Jerry Barnes, vice president, Babbco, pointed out that traditional, direct gas-fired (DGF) ovens require a steady load of products so optimizing production scheduling and minimizing gaps will lead to efficiency. Gap-sensing strategies using adaptive control recognize when an oven zone is empty. Updated control panels and use of direct-spark ignition, which cost $80,000 to $100,000 plus installation, often provide a short-term option until replacing an old oven.
Ken Johnson, president, Gemini Bakery Equipment/KB Systems, said digital controls with menu parameters can optimize oven settings for each product and provide a high degree of repeatability. Automating heat dampers, linear actuators and steam valves will lower energy usage during oven idle periods while gap controls reduce flash heat that can burn products.
“Run-time programming can alert the baker to preventive maintenance, tuning, inspection and cleaning requirements to keep the oven functioning as efficiently as possible,” he said.
Joe Zaleski, president of Reading Bakery Systems, suggested that downtime software can slash fuel consumption by automatically setting the exhaust dampers to a minimum, lowering the belt speed to the slowest setting and forcing all burners to the minimum firing rate. It can also turn off burners if the divider or dough cutting system on the production line stops.
“When additional dough is loaded in the hopper after a shutdown period, the extrusion or sheeting process can trigger the restoration of all production settings,” he said.
To minimize the fresh air entry in the oven during baking operations, Mecatherm developed a new oven feature that helps bakers manage the damper opening settings and limit excess energy consumption.
Marie Laisne, product marketing manager at Mecatherm, said the digital control evaluates the exact quantity of extracted flow and allows operators to adjust settings to optimize energy consumption.
Most ovens also come with modulating burners to optimize baking conditions and adjust to variations in product load to avoid unnecessary overheating. For instance, reducing burner temperatures from 350°C (660˚F) to 150°C (300˚F) cuts energy loss by 40%, Ms. Laisne said.
Even the best digital controls cannot compensate for not-so-good manufacturing practices and lack of maintenance.
Scott McCally, president of Auto-Bake Serpentine and Hinds-Bock, both part of Middleby Bakery Group, said many bakeries set the exhaust fan at one speed and run it constantly, even when the burners are at low fire.
“Many bakers may have problems relighting the burners consistently, so they’ll leave the burners on and waste fuel,” he observed.

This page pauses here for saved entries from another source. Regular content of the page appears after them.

## config.mk

```make
export PLATFORM = sky130hd
export DESIGN_NAME = marked_range_table
export DESIGN_NICKNAME = d
export VERILOG_FILES = /design/src/rtl/mrt_pkg.sv /design/src/rtl/mrt_store.sv /design/src/rtl/marked_range_table.sv
export SDC_FILE = /design/constraint.sdc
export NUM_CORES = 2
export LEC_CHECK = 0
export BUFFER_PORTS_ARGS = -buffer_cell sky130_fd_sc_hd__buf_2
export CAP_MARGIN = 40
export CORE_MARGIN = 10
export CORE_UTILIZATION = 45
export DETAILED_ROUTE_END_ITERATION = 7
export PLACE_DENSITY = 0.6
export SLEW_MARGIN = 20
export SYNTH_ARGS = -nofsm -noshare
export SYNTH_HDL_FRONTEND = slang
export SYNTH_SLANG_ARGS = --single-unit
```

## constraint.sdc

```tcl
create_clock -name clock -period 19.9 [get_ports clock]
set_input_delay 3.98 -clock clock [delete_from_list [all_inputs] [get_ports clock]]
set_output_delay 3.98 -clock clock [all_outputs]
set_load 0.02 [all_outputs]
```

Mr. McCally said bakers also waste energy when they run their burners with a rich fuel-oxygen mix to keep them lit. Digital controls can adjust gas-oxygen ratios as the burners modulate to keep the oven from overheating, but that only works if maintenance personnel tune the burners correctly.

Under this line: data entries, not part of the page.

File: src/rtl/rls_pkg.sv
// ----------------------------------------------------------------------------
// rls_pkg
// Shared types and constants of the run-length stack: commands, status
// codes, sequencer states and the word formats between controller and top.
// ----------------------------------------------------------------------------
package rls_pkg;

	localparam int VALUE_W = 32;
	localparam int SIZE_W  = 25;
	localparam int READ_W  = 7;

	localparam int DEF_ENTRY_DEPTH = 256;
	localparam int DEF_COUNT_WIDTH = 16;
	localparam int DEF_MAX_READ    = 64;

	typedef enum logic [1:0] {
		CMD_PUSH = 2'd0,
		CMD_POP  = 2'd1,
		CMD_READ = 2'd2,
		CMD_NOP  = 2'd3
	} cmd_t;

	typedef enum logic [1:0] {
		STAT_OK    = 2'd0,
		STAT_FULL  = 2'd1,
		STAT_SAT   = 2'd2,
		STAT_EMPTY = 2'd3
	} status_t;

	typedef enum logic [1:0] {
		S_IDLE,
		S_EXEC,
		S_LOAD,
		S_EMIT
	} state_t;

	typedef struct packed {
		cmd_t                cmd;
		logic [VALUE_W-1:0]  push_value;
		logic [READ_W-1:0]   read_count;
	} item_t;

	typedef struct packed {
		logic [VALUE_W-1:0] element;
		logic               last;
		logic [SIZE_W-1:0]  virtual_size;
		logic               is_empty;
		status_t            status;
	} result_t;

endpackage

File: src/rtl/rls_ctrl.sv
// ----------------------------------------------------------------------------
// rls_ctrl
// Sequencer of the run-length stack: reads the top entry, applies push or
// pop and writes it back, or walks down the entries for a read out.
// Holds the entry and element totals and the result register.
// ----------------------------------------------------------------------------
module rls_ctrl import rls_pkg::*; #(
	parameter int ENTRY_DEPTH = DEF_ENTRY_DEPTH,
	parameter int COUNT_WIDTH = DEF_COUNT_WIDTH,
	parameter int MAX_READ    = DEF_MAX_READ
) (
	input  logic                                   clk,
	input  logic                                   arst_n,
	input  logic [VALUE_W-1:0]                     dflt,
	input  logic                                   in_valid,
	output logic                                   in_ready,
	input  item_t                                  in_item,
	output logic                                   out_valid,
	input  logic                                   out_ready,
	output result_t                                out_res,
	output logic                                   mem_wr_en,
	output logic [$clog2(ENTRY_DEPTH)-1:0]         mem_wr_addr,
	output logic [VALUE_W+COUNT_WIDTH-1:0]         mem_wr_data,
	output logic                                   mem_rd_en,
	output logic [$clog2(ENTRY_DEPTH)-1:0]         mem_rd_addr,
	input  logic [VALUE_W+COUNT_WIDTH-1:0]         mem_rd_data
);

	localparam int IDX_W   = $clog2(ENTRY_DEPTH);
	localparam int PTR_W   = IDX_W + 1;
	localparam int TOTAL_W = IDX_W + COUNT_WIDTH + 1;
	localparam int RW      = $clog2(MAX_READ + 1);

	state_t                  state_q, state_n;
	cmd_t                    cmd_q;
	logic [VALUE_W-1:0]      val_q;
	logic [RW-1:0]           rem_q, rem_n;
	logic [PTR_W-1:0]        ent_q, ent_n;
	logic [TOTAL_W-1:0]      tot_q, tot_n;
	logic [PTR_W-1:0]        left_q, left_n;
	logic [COUNT_WIDTH-1:0]  skip_q, skip_n;
	logic                    out_valid_q;
	result_t                 out_q;

	logic [VALUE_W-1:0]      rd_val;
	logic [COUNT_WIDTH-1:0]  rd_cnt;
	logic                    slot_free;
	logic [PTR_W-1:0]        ent_dec, left_dec, left_dec2;
	logic [READ_W-1:0]       n_clamp, n_m1;
	logic                    load_out;
	logic [VALUE_W-1:0]      res_elem;
	logic                    res_last;
	status_t                 res_status;
	logic [TOTAL_W+SIZE_W-1:0] size_ext;

	assign rd_val    = mem_rd_data[VALUE_W+COUNT_WIDTH-1:COUNT_WIDTH];
	assign rd_cnt    = mem_rd_data[COUNT_WIDTH-1:0];
	assign slot_free = !out_valid_q || out_ready;
	assign ent_dec   = ent_q - PTR_W'(1);
	assign left_dec  = left_q - PTR_W'(1);
	assign left_dec2 = left_q - PTR_W'(2);
	assign size_ext  = {{SIZE_W{1'b0}}, tot_n};
	assign n_m1      = n_clamp - READ_W'(1);

	// zero reads as one, anything above the limit as the limit
	always_comb begin
		if (in_item.read_count == '0) begin
			n_clamp = READ_W'(1);
		end else if (in_item.read_count > READ_W'(MAX_READ)) begin
			n_clamp = READ_W'(MAX_READ);
		end else begin
			n_clamp = in_item.read_count;
		end
	end

	// next state
	always_comb begin
		state_n = state_q;
		unique case (state_q)
			S_IDLE: begin
				if (in_valid) begin
					state_n = (in_item.cmd == CMD_READ) ? S_LOAD : S_EXEC;
				end
			end
			S_EXEC: begin
				if (slot_free) begin
					state_n = S_IDLE;
				end
			end
			S_LOAD: begin
				state_n = S_EMIT;
			end
			S_EMIT: begin
				if (slot_free) begin
					if (rem_q == '0) begin
						state_n = S_IDLE;
					end else if (left_q != '0 && skip_q == '0 && left_dec != '0) begin
						state_n = S_LOAD;
					end
				end
			end
			default: state_n = S_IDLE;
		endcase
	end

	// datapath and memory control
	always_comb begin
		in_ready    = 1'b0;
		mem_wr_en   = 1'b0;
		mem_wr_addr = ent_dec[IDX_W-1:0];
		mem_wr_data = mem_rd_data;
		mem_rd_en   = 1'b0;
		mem_rd_addr = ent_dec[IDX_W-1:0];
		ent_n       = ent_q;
		tot_n       = tot_q;
		left_n      = left_q;
		skip_n      = skip_q;
		rem_n       = rem_q;
		load_out    = 1'b0;
		res_elem    = '0;
		res_last    = 1'b1;
		res_status  = STAT_OK;
		unique case (state_q)
			S_IDLE: begin
				in_ready = 1'b1;
				if (in_valid) begin
					// fetch the top entry; unused when the stack is empty
					mem_rd_en = 1'b1;
					left_n    = ent_q;
					rem_n     = n_m1[RW-1:0];
				end
			end
			S_EXEC: begin
				if (slot_free) begin
					load_out = 1'b1;
					priority case (cmd_q)
						CMD_PUSH: begin
							if (val_q == dflt) begin
								// default on empty stack is dropped
								if (ent_q != '0) begin
									if (rd_cnt == '1) begin
										res_status = STAT_SAT;
									end else begin
										mem_wr_en   = 1'b1;
										mem_wr_data = {rd_val, rd_cnt + COUNT_WIDTH'(1)};
										tot_n       = tot_q + TOTAL_W'(1);
									end
								end
							end else if (ent_q == PTR_W'(ENTRY_DEPTH)) begin
								res_status = STAT_FULL;
							end else begin
								mem_wr_en   = 1'b1;
								mem_wr_addr = ent_q[IDX_W-1:0];
								mem_wr_data = {val_q, {COUNT_WIDTH{1'b0}}};
								ent_n       = ent_q + PTR_W'(1);
								tot_n       = tot_q + TOTAL_W'(1);
							end
						end
						CMD_POP: begin
							if (ent_q == '0) begin
								res_status = STAT_EMPTY;
							end else begin
								if (rd_cnt != '0) begin
									mem_wr_en   = 1'b1;
									mem_wr_data = {rd_val, rd_cnt - COUNT_WIDTH'(1)};
								end else begin
									ent_n = ent_dec;
								end
								tot_n = tot_q - TOTAL_W'(1);
							end
						end
						default: begin
						end
					endcase
				end
			end
			S_LOAD: begin
				skip_n = rd_cnt;
			end
			S_EMIT: begin
				if (slot_free) begin
					load_out = 1'b1;
					res_last = (rem_q == '0);
					rem_n    = rem_q - RW'(1);
					if (left_q == '0) begin
						res_elem = dflt;
					end else if (skip_q != '0) begin
						res_elem = dflt;
						skip_n   = skip_q - COUNT_WIDTH'(1);
					end else begin
						res_elem = rd_val;
						left_n   = left_dec;
						// step down to the entry below
						if (left_dec != '0) begin
							mem_rd_en   = 1'b1;
							mem_rd_addr = left_dec2[IDX_W-1:0];
						end
					end
				end
			end
			default: begin
			end
		endcase
	end

	always_ff @(posedge clk or negedge arst_n) begin
		if (!arst_n) begin
			state_q     <= S_IDLE;
			ent_q       <= '0;
			tot_q       <= '0;
			out_valid_q <= 1'b0;
		end else begin
			state_q <= state_n;
			ent_q   <= ent_n;
			tot_q   <= tot_n;
			if (load_out) begin
				out_valid_q <= 1'b1;
			end else if (out_ready) begin
				out_valid_q <= 1'b0;
			end
		end
	end

	always_ff @(posedge clk) begin
		if (state_q == S_IDLE && in_valid) begin
			cmd_q <= in_item.cmd;
			val_q <= in_item.push_value;
		end
		rem_q  <= rem_n;
		left_q <= left_n;
		skip_q <= skip_n;
		if (load_out) begin
			out_q.element      <= res_elem;
			out_q.last         <= res_last;
			out_q.virtual_size <= size_ext[SIZE_W-1:0];
			out_q.is_empty     <= (ent_n == '0);
			out_q.status       <= res_status;
		end
	end

	assign out_valid = out_valid_q;
	assign out_res   = out_q;

endmodule

File: config.mk
export PLATFORM = sky130hd
export DESIGN_NAME = rls_ctrl
export DESIGN_NICKNAME = d
export VERILOG_FILES = /design/src/rtl/rls_pkg.sv /design/src/rtl/rls_ctrl.sv
export SDC_FILE = /design/constraint.sdc
export NUM_CORES = 1
export LEC_CHECK = 0
export BUFFER_PORTS_ARGS = -buffer_cell sky130_fd_sc_hd__buf_4
export CELL_PAD_IN_SITES_DETAIL_PLACEMENT = 0
export CELL_PAD_IN_SITES_GLOBAL_PLACEMENT = 1
export CORE_ASPECT_RATIO = 1.1
export CORE_MARGIN = 3
export CORE_UTILIZATION = 37
export DETAILED_ROUTE_END_ITERATION = 8
export GPL_TIMING_DRIVEN = 0
export PLACE_DENSITY_LB_ADDON = 0.1
export SYNTH_ARGS = -nofsm -noshare
export SYNTH_HDL_FRONTEND = slang
export SYNTH_SLANG_ARGS = --single-unit
File: constraint.sdc
create_clock -name clk -period 4.3 [get_ports clk]
set_clock_uncertainty 0.05 [all_clocks]
set_input_delay 0.645 -clock clk [delete_from_list [all_inputs] [get_ports clk]]
set_output_delay 0.645 -clock clk [all_outputs]
set_load 0.02 [all_outputs]
Word level (Yosys, flattened, before mapping)
Index checks and enable logic that the tools add are counted.
{"block": "totals", "register_bits": 164, "elab_cells": 152, "in_bits": 125, "out_inout_bits": 129}
{"block": "classes", "add_sub_neg": 11, "eq_ne": 15, "muxes": 83, "n_lt_le_gt_ge": 1, "reduce_logical": 28}
{"operator": "2-to-1 mux 48 bit", "count": 4}
{"operator": "2-to-1 mux 25 bit", "count": 7}
{"operator": "2-to-1 mux 16 bit", "count": 7}
{"operator": "one-hot mux 48 bit (2 select lines)", "count": 1}
{"operator": "2-to-1 mux 9 bit", "count": 10}
{"operator": "2-to-1 mux 8 bit", "count": 10}
{"operator": "2-to-1 mux 32 bit", "count": 2}
{"operator": "one-hot mux 25 bit (2 select lines)", "count": 1}
{"operator": "one-hot mux 9 bit (2 select lines)", "count": 2}
{"operator": "equality test 32 bit", "count": 1}
{"operator": "one-hot mux 16 bit (2 select lines)", "count": 1}
{"operator": "nonzero test 16 bit", "count": 2}
{"operator": "subtractor 16 x 1 -> 16 bit, second input constant", "count": 2}
{"operator": "2-to-1 mux 7 bit", "count": 4}
{"operator": "logical NOT 9 bit", "count": 3}
{"operator": "nonzero test 9 bit", "count": 3}
{"operator": "adder 25 x 1 -> 25 bit, second input constant", "count": 1}
{"operator": "subtractor 25 x 1 -> 25 bit, second input constant", "count": 1}
{"operator": "2-to-1 mux 2 bit", "count": 10}
{"operator": "2-to-1 mux 1 bit", "count": 19}
{"operator": "subtractor 9 x 1 -> 9 bit, second input constant", "count": 2}
{"operator": "adder 16 x 1 -> 16 bit, second input constant", "count": 1}
{"operator": "equality test 16 bit, second input constant", "count": 1}
{"operator": "logical NOT 16 bit", "count": 1}
{"operator": "other kinds (24)", "count": 42}

Depth between registers and ports, before layout
{"block": "depth", "depth_word": 7, "ltp_mapped": 13, "ltp_nobuf": 10}

Worst setup path after synthesis
No wires, ideal clock.
{"block": "synth_timing", "path_kind": "register -> register", "startpoint": "reg state_q[1]", "endpoint": "reg out_q, in the netlist out_res[0] (enable)", "period_less_slack_ns": 4.070, "setup_ns": 0.480, "stages_incl_launch_ff": 5, "n_path_buf": 1, "required_time_ns": 3.770, "slack_ns": 0.230, "t_arrival_ns": 3.539, "cell_sequence": "dfrtp_1 > ha_1 > clkbuf_1 > nor2_1 > nor2_1"}
{"block": "synth_between", "elab_chain_cells": 3, "elab_cells_between_ends": 4, "classes_between": "2 x eq/ne; 1 x mux; 1 x reduce/logical"}
{"element": "from (decl)", "line": "rls_ctrl.sv:34", "text": "state_t state_q, state_n;"}
{"element": "from (signal assigned)", "line": "rls_ctrl.sv:213", "text": "state_q <= state_n;"}
{"element": "equality test 2 bit / equality test 2 x 1 -> 1 bit (equally long branches)", "line": "rls_ctrl.sv:123", "text": "unique case (state_q)"}
{"element": "OR reduction 2 bit (no line) *"}
{"element": "2-to-1 mux 1 bit *"}
{"element": "via load_out", "line": "rls_ctrl.sv:50", "text": "logic load_out;"}
{"element": "to (decl)", "line": "rls_ctrl.sv:43", "text": "result_t out_q;"}
The timed path passes the listed nets; every way through them passes the cells marked *.
A chain may end at the register's enable or synchronous reset.

Worst setup path in the final report
{"block": "layout_timing", "startpoint": "reg skip_q[9]", "endpoint": "out mem_rd_addr[3]"}
{"block": "layout_between", "elab_chain_cells": 5}
{"element": "from (decl)", "line": "rls_ctrl.sv:41", "text": "logic [COUNT_WIDTH-1:0] skip_q, skip_n;"}
{"element": "from (signal assigned)", "line": "rls_ctrl.sv:231", "text": "skip_q <= skip_n;"}
{"element": "nonzero test 16 bit", "line": "rls_ctrl.sv:187", "text": "end else if (skip_q != '0) begin"}
{"element": "2-to-1 mux 8 bit", "line": "rls_ctrl.sv:187"}
{"element": "2-to-1 mux 8 bit", "line": "rls_ctrl.sv:185", "text": "if (left_q == '0) begin"}
{"element": "2-to-1 mux 8 bit", "line": "rls_ctrl.sv:181", "text": "if (slot_free) begin"}
{"element": "2-to-1 mux 8 bit", "line": "rls_ctrl.sv:123"}
{"element": "to (decl)", "line": "rls_ctrl.sv:25", "text": "output logic [$clog2(ENTRY_DEPTH)-1:0] mem_rd_addr,"}
No other way between the ends.

==> qor.yml <==
syn_area_um2: 10200
fin_ws_ns: 0.168
yosys-top-cells-count: "edfxtp_1 (127), nand2_1 (115), nor2_1 (105)"
period_needed_ns: 4.13
power.total_uw: 7700
cp_num_buf_inv: 2
place.gp.congestion: 0.899
slew_headroom_pct: 27.5
cts_inserted_buffers: 17
synth-edff-count: 127
core_area_um2: 27100
hold_viol: 0
drive_above_1_share_pct: 27.6
worstPathRequired_ns: 3.61
clkTransAtPathRegs_ns: 0.07
wire_per_inst_um: 21.1
rows: 63
layout.nets: 1506
cts_root_buf: "clkbuf_16"
syn-num-nets: 1231
r2r_setup_slack_ns: 0.65
drt-total-wl_um: 36700
clockBufferDepth: 2
grt_max_degree: 38
ys_ff_latch: 164
grt_usage_pct: 24.7
cts_tree: "built"
cts_sinks: 164
avgSynthCellArea_um2: 9.37
synth_top_area_share_pct: 37.3
vias: 9631
ir_drop_v: 0.000288
io_pins: 254
slowest_stage: "or4_1"
syn_to_final_growth_pct: 30.9
cpPeakStageDelay_ns: 0.48
finalSetupViolations: 0
via_per_inst: 5.55
port_buffers: 247
dpl.hpwl_um: 27900
dieHeight_um: 180
syn_inst: 1091
power.density_nw_per_um2: 576
synth_cell_types: 68
ys_seq_area_share_pct: 46.4
final_util_pct: 49.4
synthTopCellsByArea: "edfxtp_1 (37%), dfrtp_1 (9.1%), xor2_1 (5.3%)"
rr_worst_depth: 6
antenna_found_initial: 0
drv_slew: 0
fmax_mhz: 242
critPathArrivalTime_ns: 3.44
cpLargestDelayFamily: "simple AND/OR/NAND/NOR gates"
pre_cts_slack_ns: -0.584
drt_pass1_iterations: 6
synthFlopType: "edfxtp_1"
cts_hold_buf: 0
start_util_pct: 37.7
cp_max_fo: 10
yosysWarnings: 0
cts-htree-levels: 4
overflow: 0
min_path_type: "input port to async pin"
fillers: 2663
crit_type: "flop to primary output"
dieWidth_um: 164
path_cells: "or3_1 > or4_1 > nor3_2 > nand2_2 > nor3_4 > buf_2 > nor2_1 > a21oi_1 > buf_4"
p_leak_uw: 0.00521
cap_viol_max_count: 0
ys_async_sr_fraction_pct: 22.6
synth_top_area_cell: "edfxtp_1"
timing.final.crit_share_pct: 96.1
diodes: 0
drtAntennaViolNets: 0
drc: 0
rsz0062_at_grt: "no"
worstMarginPinSlew_ns: 1.09
die_area_um2: 29700
path_depth: 9
yosysMostFrequentCell: "edfxtp_1"
tns_ns: 0
outcome: "completed"
dr.first_iter.drc_count: 579
grt_pass1_wl_um: 56200
clock_latency_ns: 0.45
grt_pass1_vias: 9660
start_kind: "flop"
crit_path_end_kind: "primary output"
[final timing paths]
kind                                  start              to
worst max-delay path              skip_q[9]  mem_rd_addr[3]
worst min-delay path                 arst_n       tot_q[23]
worst max register to register    skip_q[9]       left_q[7]
worst min register to register    tot_q[24]       tot_q[24]
max in group asynchronous            arst_n        ent_q[1]
min in group clk                in_item[21]       val_q[14]
[cell usage in the layout, fill, tap and decap left out, types with 5 or more instances in the layout]
cell type  Yosys  layout
nand3_1       44      44
buf_4          0     258
a31oi_1       17      16
nor2_1       105     102
xnor2_1       32      32
nor3_1        35      32
or3_1          8       8
nor3b_1       12      10
a21oi_1      101     101
nand2_1      115     113
dfrtp_1       37      35
buf_2         10      10
or4_1          7       7
ha_1          15      14
edfxtp_1     127     127
and2_1         7       7
o211ai_1       5       5
nand4_1       24      24
mux2_2        37      37
a22oi_1       12      12
inv_1         31      30
nor4_1        30      24
nor4_2         2       8
xor2_1        62      62
o21ai_0       43      42
nor2b_1        8       8
clkbuf_1      58      53
nand3b_1       5       5
clkbuf_16      0      17
and3_1        17      17
mux2i_1       10      10
[layout make-up]
| class | instances | area, µm² | share of cell area, % |
|---|---|---|---|
| repair buffers | 259 | 1970 | 14.7 |
| inverters | 31 | 116 | 0.869 |
| clock inverters | 13 | 158 | 1.18 |
| clock buffers | 19 | 433 | 3.23 |
| multi-input cells | 824 | 5230 | 39.1 |
| plain buffers | 69 | 290 | 2.17 |
| flip-flops and latches | 164 | 4740 | 35.4 |
| well taps | 357 | 447 | 3.34 |
[what timing repair did]
item,4_1_cts,5_1_grt
pin swaps,3,2
gates resized for setup,27,15
setup buffers,5,5
endpoints found under the setup margin,71,40
gates cloned,0,0
[sequential cells by signal (all words and copies together) (netlist names)]
name	count
out_valid	1
ent_q	9
state_q	2
rem_q	7
val_q	32
tot_q	25
skip_q	16
out_res	61
cmd_q	2
left_q	9
[logic make-up (layout without fill, tap and decap cells)]
family	after synthesis	in the layout	share of synthesized area, %
AOI/OAI and AO/OA	222	222	13.0
adders and majority gates	15	15	1.84
xor gates and xnor gates	94	94	8.05
DFF	164	164	46.4
muxes	47	47	5.06
and+or+nand+nor	446	446	21.8
buffers and inverters	103	391	3.90
[metal layers]
| metal | vias to the layer above | global-route usage [%] | wire [µm] |
|---|---|---|---|
| met3 | 67 | 6.83 | 3120 |
| met1 | 4582 | 31.2 | 14600 |
| met4 | 0 | 8.59 | 1050 |
| met5 | - | 0 | 0 |
| met2 | 436 | 40.7 | 17900 |
| li1 | 4546 | - | - |
[where the power goes]
| part | leakage, µW | switching [µW] | internal (µW) |
|---|---|---|---|
| Sequential | 0.00165 | 305 | 2400 |
| Clock | 0.000290 | 684 | 915 |
| Combinational | 0.00328 | 2140 | 1260 |
| Total | 0.00521 | 3130 | 4570 |
[stage by stage]
step           hold slack, ns  std cells  area, µm²
3_3_place_gp            0.401       1695      12500
3_5_place_dp            0.403       1697      12600
6_report                0.137       1736      13400
5_1_grt                 0.167       1736      13400
4_1_cts                 0.143       1732      13300
2_1_floorplan           0.299       1091      10200
Note: power is estimated with default switching activity, not from simulation.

For many baked goods, tracking humidity can assist with oven efficiency and product consistency. Higher humidity levels can save energy because a moist environment holds more heat than dry air. Products like hamburger buns retain their softness with the proper humidity.
Middleby Bakery uses an oxygen displacement sensor that monitors and adjusts the amount of oxygen in the oven compared with the amount of moisture in the box.
“It’s automatically taking those inputs and controlling the output fan speed to modulate and hold the humidity at a constant level,” Mr. McCally said. “As you add more product in, you’re building up more moisture so if you want to hold the humidity at 20%, the fan will speed up to keep it at 20%. If there is a gap or the oven becomes less full, the fan will slow down.”
Cookies, crackers and snacks, however, tend to benefit from drier environments. Mr. Zaleski suggested reducing water in the dough formula, if possible, to have less moisture to remove in the oven.
Moreover, he said, measure humidity in each oven zone to determine if the exhaust volume can be reduced to save energy on reheating the makeup air.